Mavrokordato, çavuşbaşının söylediklerini Kont de Ferriol'e iletti. Elçi kılıçla padişahın huzuruna çıkamayacağını öğrenince çok sinirlendi.
Önce birkaç defa kılıcına vurdu ve daha sonra kılıcını belinden ancak kralının çıkarabileceğini yüksek sesle bağırdı. Osmanlı gelenek ve göreneklerinin kendisini ilgilendirmediğini ve kılıcını asla çıkartmayacağını söyledi. Sadrazam ve yeniçeri ağasının uyarıları da işe yaramadı. Bunun üzerine Amcazade Hüseyin Paşa diplomasi tarihinden eşi benzeri olmayan bir yönteme başvurdu. Elçinin koluna giren görevliler kılıcı almaya çalıştılar, ancak bundan da bir netice alınamadı. Ferriol ve yanındakiler padişahın huzuruna çıkmadan Topkapı Sarayı'ndan ayrıldılar. Padişaha gönderdiği hediyeler elçiye iade edildi.
Kayık rezaleti
Fransa elçisinin daha ilk kabulünde neden olduğu rezaletler son olmayacaktı. Fransa elçisi 1711'de İstanbul'dan gidene kadar daha birçok skandal çıkardı. Elçinin sebep olduğu sorunlardan biri de Boğaz'daki kayık gezileriydi.

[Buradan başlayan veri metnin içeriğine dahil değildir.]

--- src/rtl/counter_block_pkg.sv ---
// counter_block_pkg: shared widths and types for the keystream counter block
package counter_block_pkg;
  localparam int WIDTH = 32;
  localparam int CNT_WIDTH = 16;
  typedef logic [WIDTH-1:0] ctr_t;
  typedef logic [CNT_WIDTH-1:0] blk_cnt_t;
endpackage

--- src/rtl/counter_block_next.sv ---
// counter_block_next: combinational next-counter mux/adder (load, increment, hold) and wrap condition; wrap_hit exists only with COUNTER_BLOCK_WRAP_DETECT_EN
// Ports: key, prev_value, enable, new_message in; counter_next out; wrap_hit out when wrap detection is built.
module counter_block_next
  import counter_block_pkg::*;
#(
  parameter int WIDTH = counter_block_pkg::WIDTH
) (
  input  logic [WIDTH-1:0] key,
  input  logic [WIDTH-1:0] prev_value,
  input  logic             enable,
  input  logic             new_message,
`ifdef COUNTER_BLOCK_WRAP_DETECT_EN
  output logic             wrap_hit,
`endif
  output logic [WIDTH-1:0] counter_next
);
  always_comb counter_next = !enable ? prev_value : new_message ? key : prev_value + WIDTH'(1);
`ifdef COUNTER_BLOCK_WRAP_DETECT_EN
  always_comb wrap_hit = enable && !new_message && (&prev_value);
`endif
endmodule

Ferriol İstanbul'a geldikten sonra saltanat kayıklarına benzeyen bir kayık satın aldı. Sazlı sözlü heyetle büyük bir gürültü çıkartarak kayıkla sarayın önünden geçtiğinden saraydakiler bu durumdan rahatsız oluyorlardı. Padişahın emri üzerine elçinin Boğaz'da gezintiye çıkması yasaklandı. Yasağa rağmen Ferriol eğlenceden bir türlü vazgeçmedi. Boğaz'da gezemese de Fransa elçilik binasında partiler verdi. Elçiye doktor rezaleti
Ferriol'ün sebep olduğu bir skandal vardı ki bu, daha öncekilere rahmet okutturacak nitelikteydi. Elçi, Ermeni Patriği Avadik'i Avrupa'ya kaçırtmış ve bunun üzerine Osmanlı Devleti ile Fransa savaşın eşiğine gelmişti. Ermeni Patriği Avadik'in, Katolik olduğu haberinin alınması bu skandalı savaşa dönüşmeden önledi.

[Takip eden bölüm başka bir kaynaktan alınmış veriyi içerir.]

==> src/rtl/piece_position_ctrl.sv <==
// rtl/piece_position_ctrl.sv - single-cell falling block position controller (optional HARD_DROP_EN)
module piece_position_ctrl #(
  parameter int SPAWN_COL = 4
) (
  input  logic         clk,
  input  logic         rst,
  input  logic [159:0] screen,
  input  logic         btn_left,
  input  logic         btn_right,
  input  logic         btn_drop,
  input  logic         grav_tick,
  output logic [3:0]   hor_block,
  output logic [3:0]   vert_block,
  output logic         lock_valid,
  input  logic         lock_ready,
  output logic         game_over
);

  localparam logic [2:0] S_SPAWN = 3'd0;
  localparam logic [2:0] S_FALL  = 3'd1;
  localparam logic [2:0] S_LOCK  = 3'd2;
  localparam logic [2:0] S_OVER  = 3'd3;
`ifdef HARD_DROP_EN
  localparam logic [2:0] S_DROP  = 3'd4;
`endif

  localparam logic [3:0] SPAWN_HOR = SPAWN_COL[3:0];

  logic [2:0] r_state;
  logic [3:0] r_hor;
  logic [3:0] r_vert;
  logic       r_lock_valid;
  logic       r_game_over;

  // Occupancy of the block's own row and the row beneath it
  logic [7:0] w_cur_base;
  logic [7:0] w_next_base;
  logic [9:0] w_cur_row;
  logic [9:0] w_next_row;
  logic [3:0] w_hor_dec;
  logic [3:0] w_hor_inc;
  logic       w_landed;
  logic       w_left_ok;
  logic       w_right_ok;
  logic       w_spawn_blocked;

  assign w_cur_base  = {4'd0, r_vert} * 8'd10;
  // On the bottom row there is no row beneath; reuse the current base so the
  // part-select stays in range (the landing test ignores it there anyway).
  assign w_next_base = (r_vert == 4'd15) ? w_cur_base : w_cur_base + 8'd10;
  assign w_cur_row   = screen[w_cur_base +: 10];
  assign w_next_row  = screen[w_next_base +: 10];

  // Saturated neighbour columns keep the bit-selects in range at the walls
  assign w_hor_dec   = (r_hor == 4'd0) ? 4'd0 : r_hor - 4'd1;
  assign w_hor_inc   = (r_hor == 4'd9) ? 4'd9 : r_hor + 4'd1;

  assign w_landed        = (r_vert == 4'd15) || w_next_row[r_hor];
  assign w_left_ok       = (r_hor != 4'd0) && !w_cur_row[w_hor_dec];
  assign w_right_ok      = (r_hor != 4'd9) && !w_cur_row[w_hor_inc];
  assign w_spawn_blocked = screen[SPAWN_COL];

`ifdef HARD_DROP_EN
`else
  logic w_unused_drop;
  assign w_unused_drop = btn_drop;
`endif

  // Block state machine: spawn, player/gravity motion, lock handshake, game over
  always_ff @(posedge clk or posedge rst) begin
    if (rst) begin
      r_state      <= S_SPAWN;
      r_hor        <= SPAWN_HOR;
      r_vert       <= 4'd0;
      r_lock_valid <= 1'b0;
      r_game_over  <= 1'b0;
    end else begin
      case (r_state)
        S_SPAWN: begin
          r_hor  <= SPAWN_HOR;
          r_vert <= 4'd0;
          if (w_spawn_blocked) begin
            r_state     <= S_OVER;
            r_game_over <= 1'b1;
          end else begin
            r_state <= S_FALL;
          end
        end
        S_FALL: begin
          // Gravity wins over any same-cycle horizontal request, which is dropped
          if (grav_tick) begin
            if (w_landed) begin
              r_state      <= S_LOCK;
              r_lock_valid <= 1'b1;
            end else begin
              r_vert <= r_vert + 4'd1;
            end
          end
`ifdef HARD_DROP_EN
          else if (btn_drop) begin
            r_state <= S_DROP;
          end
`endif
          else if (btn_left && !btn_right) begin
            if (w_left_ok) r_hor <= w_hor_dec;
          end else if (btn_right && !btn_left) begin
            if (w_right_ok) r_hor <= w_hor_inc;
          end
        end
`ifdef HARD_DROP_EN
        S_DROP: begin
          if (w_landed) begin
            r_state      <= S_LOCK;
            r_lock_valid <= 1'b1;
          end else begin
            r_vert <= r_vert + 4'd1;
          end
        end
`endif
        S_LOCK: begin
          if (lock_ready) begin
            r_state      <= S_SPAWN;
            r_lock_valid <= 1'b0;
          end
        end
        S_OVER: begin
          r_state <= S_OVER;
        end
        default: begin
          r_state      <= S_SPAWN;
          r_lock_valid <= 1'b0;
          r_game_over  <= 1'b0;
        end
      endcase
    end
  end

  assign hor_block  = r_hor;
  assign vert_block = r_vert;
  assign lock_valid = r_lock_valid;
  assign game_over  = r_game_over;

endmodule

==> config.mk <==
export PLATFORM = sky130hd
export DESIGN_NAME = piece_position_ctrl
export DESIGN_NICKNAME = d
export VERILOG_FILES = /design/src/rtl/piece_position_ctrl.sv
export SDC_FILE = /design/constraint.sdc
export NUM_CORES = 1
export LEC_CHECK = 0
export BUFFER_PORTS_ARGS = -buffer_cell sky130_fd_sc_hd__buf_2
export CORE_MARGIN = 5
export CORE_UTILIZATION = 30
export CTS_CLUSTER_SIZE = 16
export DETAILED_ROUTE_END_ITERATION = 8
export HOLD_SLACK_MARGIN = 0.06
export SYNTH_ARGS = -nofsm -noshare
export SYNTH_HDL_FRONTEND = slang
export SYNTH_SLANG_ARGS = --single-unit
==> constraint.sdc <==
create_clock -name clk -period 4.2 [get_ports clk]
set_clock_uncertainty 0.15 [all_clocks]
set_input_delay 0.21 -clock clk [delete_from_list [all_inputs] [get_ports clk]]
set_output_delay 0.21 -clock clk [all_outputs]
set_load 0.01 [all_outputs]
# [After elaboration in Yosys (flattened, before gate mapping)]
# Index checks and enable logic that the tools add are counted.
# Widths: inputs -> output; s select.
[classes] eq_ne=15 add_sub_neg=4 multipliers=1 bitwise_logic=2 n_reduce_logical=20 shifts=2 mux=29 order_cmp=3
[ops] cell="$shiftx 160x9->10" count=2
[ops] cell="$mux 4" count=9
[ops] cell="$pmux 4 s2" count=2
[ops] cell="$lt 4x5->1 const B" count=3
[ops] cell="$bmux 1 s4" count=3
[ops] cell="$ne 2x2->1 const B" count=6
[ops] cell="$pmux 3 s4" count=1
[ops] cell="$mux 3" count=3
[ops] cell="$ne 3x3->1 const B" count=3
[ops] cell="$add 4x1->4 const B" count=2
[ops] cell="$add 8x4->8 const B" count=1
[ops] cell="$eq 4x4->1 const B" count=2
[ops] cell="$mux 8" count=1
[ops] cell="$mul 4x3->7 const B" count=1
[ops] cell="$mux 1" count=7
[ops] cell="$eq 3x2->1 const B" count=2
[ops] cell="$reduce_and 3->1" count=2
[ops] cell="$reduce_and 5->1" count=1
[ops] cell="$logic_and 1x1->1" count=4
[ops] cell="$logic_not 1->1" count=4
[ops] cell="$logic_not 4->1" count=1
[ops] cell="$ne 4x4->1 const B" count=1
[ops] cell="$reduce_and 4->1" count=1
[ops] cell="$reduce_bool 4->1" count=1
[ops] cell="12 further kinds" count=13
[word_totals] elab_cells=81 output_inout_bits=10 inputBits=167 register_bits=13

# [Logic depth before layout (Yosys ltp)]
[depth] ltp_word=11 mapped_depth=18 ltp_nobuf=14

# [Least setup slack after synthesis]
# Ideal clock, no wire load.
[synth_timing] kind="reg2reg" startpoint="register r_vert[3] (netlist: vert_block[3])" endpoint="register r_state[1]" stages_incl_launch_ff=16 period_less_slack_ns=4.424 required_time_ns=3.925 path_buffers=1 slack_ns=-0.224 setup_time_ns=0.125 arrival_ns=4.149 cell_sequence="dfrtp_1 -> ha_1 -> ha_1 -> fa_1 -> clkbuf_1 -> nand2_1 -> o311a_1 -> a311oi_4 -> and2_4 -> o221ai_2 -> o21bai_1 -> o22ai_1 -> nor4_4 -> nand2_1 -> a221o_1 -> mux2_4"
[synth_between] elab_chain_len=9 word_cells_on_any_way=10 classes_between="add/sub: 1; mul: 1; eq/ne: 2; shift: 1; mux: 3; reduce/logical: 2"
[synth_rtl] element="start, declared" line="31" rtl="logic [3:0] r_vert;"
[synth_rtl] element="start signal, assigned" line="96" rtl="r_vert <= r_vert + 4'd1;"
[synth_rtl] element="$mul 4x3->7" line="47" rtl="assign w_cur_base = {4'd0, r_vert} * 8'd10;"
[synth_rtl] element="$add 8x4->8" line="50" rtl="assign w_next_base = (r_vert == 4'd15) ? w_cur_base : w_cur_base + 8'd10;"
[synth_rtl] element="$mux 8" line="50"
[synth_rtl] element="$shiftx 160x9->10" line="52" rtl="assign w_next_row = screen[w_next_base +: 10];"
[synth_rtl] element="$bmux 1 s4" line="58" rtl="assign w_landed = (r_vert == 4'd15) || w_next_row[r_hor];"
[synth_rtl] element="$mux 1 (not written as such)" line="58"
[synth_rtl] element="$logic_or 1x1->1 *" line="58"
[synth_rtl] element="$ne 2x2->1 (no line) *"
[synth_rtl] element="$reduce_and 3->1 (no line) *"
[synth_rtl] element="end signal, assigned" line="72" rtl="r_state <= S_SPAWN;"
[synth_rtl] element="end signal, assigned" line="83" rtl="r_state <= S_OVER;"
[synth_rtl] element="end signal, assigned" line="86" rtl="r_state <= S_FALL;"
[synth_rtl] element="end, declared" line="29" rtl="logic [2:0] r_state;"
# Mark *: on every way between the ends. The rest lies on a longest branch, timed or not. The select of a mux whose other input is x is not followed.
# A chain may end at the register's enable or synchronous reset.

# [Final worst setup path]
[layout_timing] startpoint="register r_vert[1] (netlist: vert_block[1])" endpoint="register r_state[1]"
# The elaborated chain is that of the path after synthesis.

==> out/results.txt <==
CP Capture Point: r_state[1]$_DFFE_PP0P_
slowest CP cell: dfrtp_4
Residual DRC: 0
status: complete, but fails checks
hold_sp: screen[4]
Seq cells post-synth: 12
final hold violation count: 0
violated checks: setup timing
CTS tree: built
Design Power: 12,700 uW
layout cells sized above 1: 43.3%
worst hold path class: input port to flop
largest net degree at the start of global routing: 69
largest cells by area after synthesis: mux4_2 25%, mux2i_1 16%, nand2_1 5.0%, o221ai_1 4.0%, mux2_2 3.5%
mapped cell area: 0.0115 mm2
vias in the first global route: 13,735
Congestion Overflow GR: 0
Ys Warns: 0
startpoint type of the worst setup path: flop
number of port buffers: 175
DR iter-0 viols: 2,263
Routed WL per cell: 28.8 um
Die W: 206 um
most instantiated cells after synthesis: 188 x mux2i_1, 152 x nand2_1, 129 x mux4_2, 69 x nor2_1, 65 x a21oi_1
Synth Area in Compound Gates: 25.3%
unrepaired setup endpoints after global routing: yes
cell count after synthesis: 1,344
ys async rst share: 100%
Synth area leader: mux4_2
syn_area_per_cell: 8.57 um2
first-pass GRT wire length: 92,100 um
CP peak stage delay: 0.48 ns
Initial Util: 30.5%
Vias: 14,654
Synth Area in XOR/XNOR: 1.10%
Clock Sinks: 12
hold depth: 3
post-synthesis mux area share: 45.2%
Final setup viols: 7
Vias/cell: 6.74
crit path max fanout: 8
CP top delay family: compound AO/OA/AOI/OAI gates
Levels on crit path: 15
Critical Path RT: 4.17 ns
synthesis-to-layout area growth: 32.4%
fin crit share: 105%
GRT Util Overall: 28.1%
worst r2r dst: r_state[1]$_DFFE_PP0P_
largest family of logic cells by synthesized area: multiplexers
most frequent CP cell: buf_4
Setup TNS Final: -0.706 ns
Final GP Congestion: 1.09
# rows: 71
final WL: 62,700 um
TritonRoute pass-1 iters: 5
antenna-violating nets left: 0
crit path cell chain: buf_4, ha_4, buf_4, nand3_4, buf_4, a21boi_4, nor2_4, buf_4, mux2_2, a311oi_2, a21oi_1, o32a_1, o311a_1, a221o_1, mux2_4
leak pwr: 0.00578 uW
Hold Slack: 0.280 ns
total CTS buffers: 3
clock slew at reported path FFs: 0.04 ns
# IOs: 177
sequential cell area fraction in the yosys report: 2.62%
FF-to-FF setup slack: -0.19 ns
Die Y: 206 um
CTS Buffer Depth: 2
Post-Synth Simple-Gate Area: 15.6%
min cycle time layout: 4.39 ns
MaxCap Viol Count: 0
top_reg_cell synth: dfrtp_1
crit path capture type: flop
CP Buf/Inv Count: 4
final core occ: 40.4%
dpl ws: -0.292 ns
die area: 0.0424 mm2
Core Area: 0.0378 mm2
r2r worst-path depth: 15
antenna violations before repair: 3
top-count cell post-synth: mux2i_1
Adder-Cell Fraction of Synth Area: 1.91%
CTS H-Tree Depth: 1
share of the synthesized area in the top cell type: 25.2%
Worst R2R Start: vert_block[1]$_DFFE_PP0P_
nets@finish: 1,845
Slew Viols, Final: 0
Max VDD drop: 0.000349 V
Critical Path AT: 4.36 ns
worst-skew pair later-pin latency: 0.24 ns
fmax: 0.228 GHz
Slew @ Worst Pin: 0.893 ns
fillcell total: 3,806
WS Path Type: flop to flop
dpl hpwl: 48,000 um
PD cells: 830 mW/mm2
relative slew slack: 40.0%
Synthesized Nets: 1,528
Clock Tree Root: clkbuf_16
Final WS setup: -0.191 ns
Critical Path Source: vert_block[1]$_DFFE_PP0P_
library cells used by synthesis: 90
Post-synth EDFFs: 0
==> routing by layer <==
metal | share of wire, % | wire (um) | track usage, %
met1 | 39 | 24500 | 39.8
met3 | 12 | 7600 | 4.72
met4 | 5.8 | 3610 | 11.5
met2 | 43 | 26900 | 42.6
met5 | 0.043 | 27 | 0
==> flip-flops by register name, summed over array words and instances (netlist names) <==
signal      count
r_state         2
lock_valid      1
vert_block      4
game_over       1
hor_block       4
==> how the worst min path moves through the flow <==
stage	endpoint	slack, ns
after floorplan	game_over$_DFFE_PP0P_	-0.08
after global placement	game_over$_DFFE_PP0P_	0.1
after detailed placement	game_over$_DFFE_PP0P_	0.1
after CTS	game_over$_DFFE_PP0P_	0.25
after global routing	game_over$_DFFE_PP0P_	0.31
final	game_over$_DFFE_PP0P_	0.28
==> cell type report <==
| type | count | area, um2 | area share, % |
|---|---|---|---|
| inverters | 18 | 67.6 | 0.443 |
| diodes | 3 | 7.51 | 0.0492 |
| repair buffers | 456 | 3400 | 22.3 |
| multi-input cells | 1170 | 10700 | 70.4 |
| well taps | 511 | 639 | 4.19 |
| flip-flops and latches | 12 | 310 | 2.03 |
| clock buffers | 4 | 88.8 | 0.582 |
==> layout by cell type (no fill, tap or decap), types with 7 or more instances in the layout <==
cell      count
buf_12       20
inv_1        15
a31oi_1      18
buf_6        10
buf_2       175
nor2_1       67
nand4_1       8
nand2_1     151
a211oi_1     20
o21ai_0      45
o22ai_1      44
a311oi_1      7
nand3_1      36
mux2i_1     185
ha_1         12
o221ai_1     51
a21oi_1      63
nor3_1       47
buf_4       242
or3_1        10
mux2_2       36
nor2b_1       8
o211ai_1     15
dfrtp_1       8
mux4_2      129
==> metrics by stage <==
stage               instance area (um2)  cells
floorplan                         11500   1344
global placement                  14300   2129
detailed placement                14300   2129
CTS                               15000   2156
global route                      15200   2171
finish                            15300   2174
==> repair_timing <==
| action | CTS | global route |
|---|---|---|
| cloned | 3 | 0 |
| pin swaps | 18 | 16 |
| buffers inserted | 20 | 15 |
| gates resized for setup | 61 | 33 |
| hold buffers | 1 | 0 |
| hold endpoints to repair | 11 | 0 |
| setup endpoints to repair | 7 | 7 |
==> tightest hold or removal path, cell delays in order <==
cell and delay [ns]:
buf_2 0.20, a21oi_1 0.16, a21oi_1 0.05
==> report_power, final <==
| part | total, uW | internal (uW) | switching (uW) |
|---|---|---|---|
| clock | 194 | 144 | 50.2 |
| combinational | 12300 | 5550 | 6710 |
| sequential | 221 | 167 | 54.4 |
| total | 12700 | 5860 | 6810 |
==> kinds of logic after synthesis <==
family	after synthesis
AO/OA/AOI/OAI	401
flip-flops	12
XOR/XNOR	11
buffers and inverters	163
AND/OR/NAND/NOR	386
multiplexers	354
adder cells (fa/ha/maj)	17
Power figures use the tool's default switching activity.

Osmanlı Devleti ile Fransa arasındaki ilişkilerin savaşın eşiğine kadar gelmesi zaten asabi biri olan Ferriol'ün sinirlerini daha da bozdu. Hatta Ferriol'ün ruhsal dengesi o kadar bozuldu ki bir ara elçi akli dengesini bile kaybetti. Hayatının sonlarına doğru elçinin dengesiz hareketleri daha da arttı ve artık etrafındakilere zarar verir hale geldi. 1709'da elçi bir kez daha sinir krizine girmişti. Fransa elçisi el ve kollarıyla elçilikte ne varsa kırıyordu. Bunun üzerine elçiliktekiler Ferriol'ün ellerini ve ayaklarını bağlamak zorunda kalmışlardı.
1709'a gelindiğinde akli dengesini iyice kaybeden Ferriol, İngiltere Elçisi Sutton'u düelloya davet etti. Çünkü Rusya ile Osmanlı Devleti'nin anlaşmasını destekleyen Sutton'u diplomatik yollarla alt edememişti. Ferriol, bir ara düzelse de, akli durumu her geçen gün biraz daha kötüye gidiyordu. Artık odasındaki yatağına bağlanmak zorunda kalınmıştı.

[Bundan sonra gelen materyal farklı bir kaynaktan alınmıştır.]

### src/rtl/action_scheduler.sv
// ============================================================================
//  Module      : action_scheduler
//  Description : Arbitrates button and CV action requesters into a small FIFO
//                and releases at most one action per video frame as player
//                move/jump pulses and a slide_hold level.
//                Optional macro ACTION_SCHED_COALESCE_EN cancels opposing
//                LEFT/RIGHT pairs against the FIFO tail.
//  Revision    : 1.0 - initial release
// ============================================================================
`default_nettype none

module action_scheduler #(
    parameter int DEPTH = 4,
    parameter int CNT_W = 8
) (
    input  logic                     clock,
    input  logic                     reset,
    input  logic                     frame_done,
    input  logic                     game_active,
    input  logic                     btn_valid,
    input  logic [2:0]               btn_action,
    output logic                     btn_ready,
    input  logic                     cv_valid,
    input  logic [2:0]               cv_action,
    output logic                     cv_ready,
    input  logic                     is_jumping,
    input  logic                     is_sliding,
    output logic                     move_left_pulse,
    output logic                     move_right_pulse,
    output logic                     jump_pulse,
    output logic                     slide_hold,
    output logic [$clog2(DEPTH):0]   queue_count,
    output logic [CNT_W-1:0]         drop_count
);

    localparam int c_PTR_W = $clog2(DEPTH);
    localparam int c_CNT_W = c_PTR_W + 1;
    localparam logic [c_CNT_W-1:0] c_FULL = c_CNT_W'(DEPTH);

    localparam logic [2:0] c_ACT_LEFT      = 3'd1;
    localparam logic [2:0] c_ACT_RIGHT     = 3'd2;
    localparam logic [2:0] c_ACT_JUMP      = 3'd3;
    localparam logic [2:0] c_ACT_SLIDE_ON  = 3'd4;
    localparam logic [2:0] c_ACT_SLIDE_OFF = 3'd5;

    logic [2:0]          r_mem [DEPTH];
    logic [c_PTR_W-1:0]  r_rd_ptr;
    logic [c_PTR_W-1:0]  r_wr_ptr;
    logic [c_CNT_W-1:0]  r_count;
    logic                r_prio_cv;
    logic                r_left;
    logic                r_right;
    logic                r_jump;
    logic                r_slide;
    logic [CNT_W-1:0]    r_drop;

    logic                w_btn_real;
    logic                w_cv_real;
    logic                w_pop;
    logic                w_room;
    logic                w_grant_btn;
    logic                w_grant_cv;
    logic                w_push_any;
    logic [2:0]          w_push_act;
    logic                w_cancel;
    logic                w_write;
    logic [2:0]          w_head;
    logic                w_jump_blocked;

    // Codes 0, 6 and 7 are swallowed without touching the queue
    function automatic logic f_is_real(input logic [2:0] a);
        return (a >= c_ACT_LEFT) && (a <= c_ACT_SLIDE_OFF);
    endfunction

    assign w_btn_real = btn_valid && f_is_real(btn_action);
    assign w_cv_real  = cv_valid  && f_is_real(cv_action);
    assign w_pop      = game_active && frame_done && (r_count != '0);
    assign w_room     = (r_count != c_FULL) || w_pop;

    // r_prio_cv=1 means btn was granted last, so cv wins a tie
    assign w_grant_btn = w_room && w_btn_real && (!w_cv_real || !r_prio_cv);
    assign w_grant_cv  = w_room && w_cv_real  && (!w_btn_real || r_prio_cv);
    assign w_push_any  = game_active && (w_grant_btn || w_grant_cv);
    assign w_push_act  = w_grant_btn ? btn_action : cv_action;

    assign btn_ready = !game_active ||
                       (btn_valid && (!f_is_real(btn_action) || w_grant_btn));
    assign cv_ready  = !game_active ||
                       (cv_valid && (!f_is_real(cv_action) || w_grant_cv));

    assign w_head         = r_mem[r_rd_ptr];
    assign w_jump_blocked = is_jumping || is_sliding;

`ifdef ACTION_SCHED_COALESCE_EN
    logic [c_PTR_W-1:0]  w_tail_ptr;
    logic [2:0]          w_tail;
    logic [c_CNT_W-1:0]  w_min_count;

    assign w_tail_ptr  = r_wr_ptr - c_PTR_W'(1);
    assign w_tail      = r_mem[w_tail_ptr];
    // A tail that is also being popped this cycle cannot be cancelled
    assign w_min_count = w_pop ? c_CNT_W'(1) : c_CNT_W'(0);
    assign w_cancel    = w_push_any && (r_count > w_min_count) &&
                         (((w_push_act == c_ACT_LEFT)  && (w_tail == c_ACT_RIGHT)) ||
                          ((w_push_act == c_ACT_RIGHT) && (w_tail == c_ACT_LEFT)));
`else
    assign w_cancel = 1'b0;
`endif

    assign w_write = w_push_any && !w_cancel;

    always_ff @(posedge clock) begin
        if (w_write) begin
            r_mem[r_wr_ptr] <= w_push_act;
        end
    end

    always_ff @(posedge clock or posedge reset) begin
        if (reset) begin
            r_rd_ptr  <= '0;
            r_wr_ptr  <= '0;
            r_count   <= '0;
            r_prio_cv <= 1'b0;
            r_left    <= 1'b0;
            r_right   <= 1'b0;
            r_jump    <= 1'b0;
            r_slide   <= 1'b0;
            r_drop    <= '0;
        end else if (!game_active) begin
            r_rd_ptr  <= '0;
            r_wr_ptr  <= '0;
            r_count   <= '0;
            r_left    <= 1'b0;
            r_right   <= 1'b0;
            r_jump    <= 1'b0;
            r_slide   <= 1'b0;
        end else begin
            r_left  <= w_pop && (w_head == c_ACT_LEFT);
            r_right <= w_pop && (w_head == c_ACT_RIGHT);
            r_jump  <= w_pop && (w_head == c_ACT_JUMP) && !w_jump_blocked;

            if (w_pop && (w_head == c_ACT_JUMP) && w_jump_blocked && (r_drop != '1)) begin
                r_drop <= r_drop + CNT_W'(1);
            end

            if (w_pop && (w_head == c_ACT_SLIDE_ON)) begin
                r_slide <= 1'b1;
            end else if (w_pop && (w_head == c_ACT_SLIDE_OFF)) begin
                r_slide <= 1'b0;
            end

            if (w_pop) begin
                r_rd_ptr <= r_rd_ptr + c_PTR_W'(1);
            end

            if (w_cancel) begin
                r_wr_ptr <= r_wr_ptr - c_PTR_W'(1);
            end else if (w_write) begin
                r_wr_ptr <= r_wr_ptr + c_PTR_W'(1);
            end

            r_count <= r_count + c_CNT_W'(w_write) - c_CNT_W'(w_pop) - c_CNT_W'(w_cancel);

            if (w_grant_btn) begin
                r_prio_cv <= 1'b1;
            end else if (w_grant_cv) begin
                r_prio_cv <= 1'b0;
            end
        end
    end

    assign move_left_pulse  = r_left;
    assign move_right_pulse = r_right;
    assign jump_pulse       = r_jump;
    assign slide_hold       = r_slide;
    assign queue_count      = r_count;
    assign drop_count       = r_drop;

endmodule

`default_nettype wire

Bunun üzerine Fransız tüccarlar elçinin doktorundan makamında kalamayacak kadar deli olduğuna dair 1711'de bir rapor aldılar. Rapor Fransa'ya gönderildi ve Ferriol görevinden alındı. Ferriol'ün yerine Fransa elçisi olarak Kont des Alleurs atandı. Fransa elçisi Kont de Ferriol tarihe diplomatik başarılarıyla değil İstanbul'da neden olduğu skandallar ve delilik hikâyeleriyle geçmişti.